*Work task*. Would you please output the records exactly as they appear below?

═════ The records

File: src/rtl/vault_pkg.sv
`timescale 1ns/1ps
package vault_pkg;

  // Command decoder states
  typedef enum logic [2:0] {
    DS_IDLE,
    DS_KEY1,
    DS_KEY2,
    DS_PROG,
    DS_EXIT
  } dec_state_e;

  // Lock bit positions
  localparam int LK_PW    = 0;
  localparam int LK_PROT  = 1;
  localparam int LK_COUNT = 2;

  // Command addresses
  localparam logic [11:0] ADR_KEY1 = 12'h555;
  localparam logic [11:0] ADR_KEY2 = 12'h2AA;

  // Command data codes
  localparam logic [7:0] OP_KEY1      = 8'hAA;
  localparam logic [7:0] OP_KEY2      = 8'h55;
  localparam logic [7:0] OP_ENTER     = 8'h88;
  localparam logic [7:0] OP_PROG      = 8'hA0;
  localparam logic [7:0] OP_PWLOCK    = 8'h60;
  localparam logic [7:0] OP_PROTECT   = 8'h68;
  localparam logic [7:0] OP_EXIT      = 8'h90;
  localparam logic [7:0] OP_EXIT_CONF = 8'h00;
  localparam logic [7:0] OP_RESET     = 8'hF0;

endpackage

══════════

*The completed task*.
File: src/rtl/vault_pkg.sv
`timescale 1ns/1ps
package vault_pkg;

  // Command decoder states
  typedef enum logic [2:0] {
    DS_IDLE,
    DS_KEY1,
    DS_KEY2,
    DS_PROG,
    DS_EXIT
  } dec_state_e;

  // Lock bit positions
  localparam int LK_PW    = 0;
  localparam int LK_PROT  = 1;
  localparam int LK_COUNT = 2;

  // Command addresses
  localparam logic [11:0] ADR_KEY1 = 12'h555;
  localparam logic [11:0] ADR_KEY2 = 12'h2AA;

  // Command data codes
  localparam logic [7:0] OP_KEY1      = 8'hAA;
  localparam logic [7:0] OP_KEY2      = 8'h55;
  localparam logic [7:0] OP_ENTER     = 8'h88;
  localparam logic [7:0] OP_PROG      = 8'hA0;
  localparam logic [7:0] OP_PWLOCK    = 8'h60;
  localparam logic [7:0] OP_PROTECT   = 8'h68;
  localparam logic [7:0] OP_EXIT      = 8'h90;
  localparam logic [7:0] OP_EXIT_CONF = 8'h00;
  localparam logic [7:0] OP_RESET     = 8'hF0;

endpackage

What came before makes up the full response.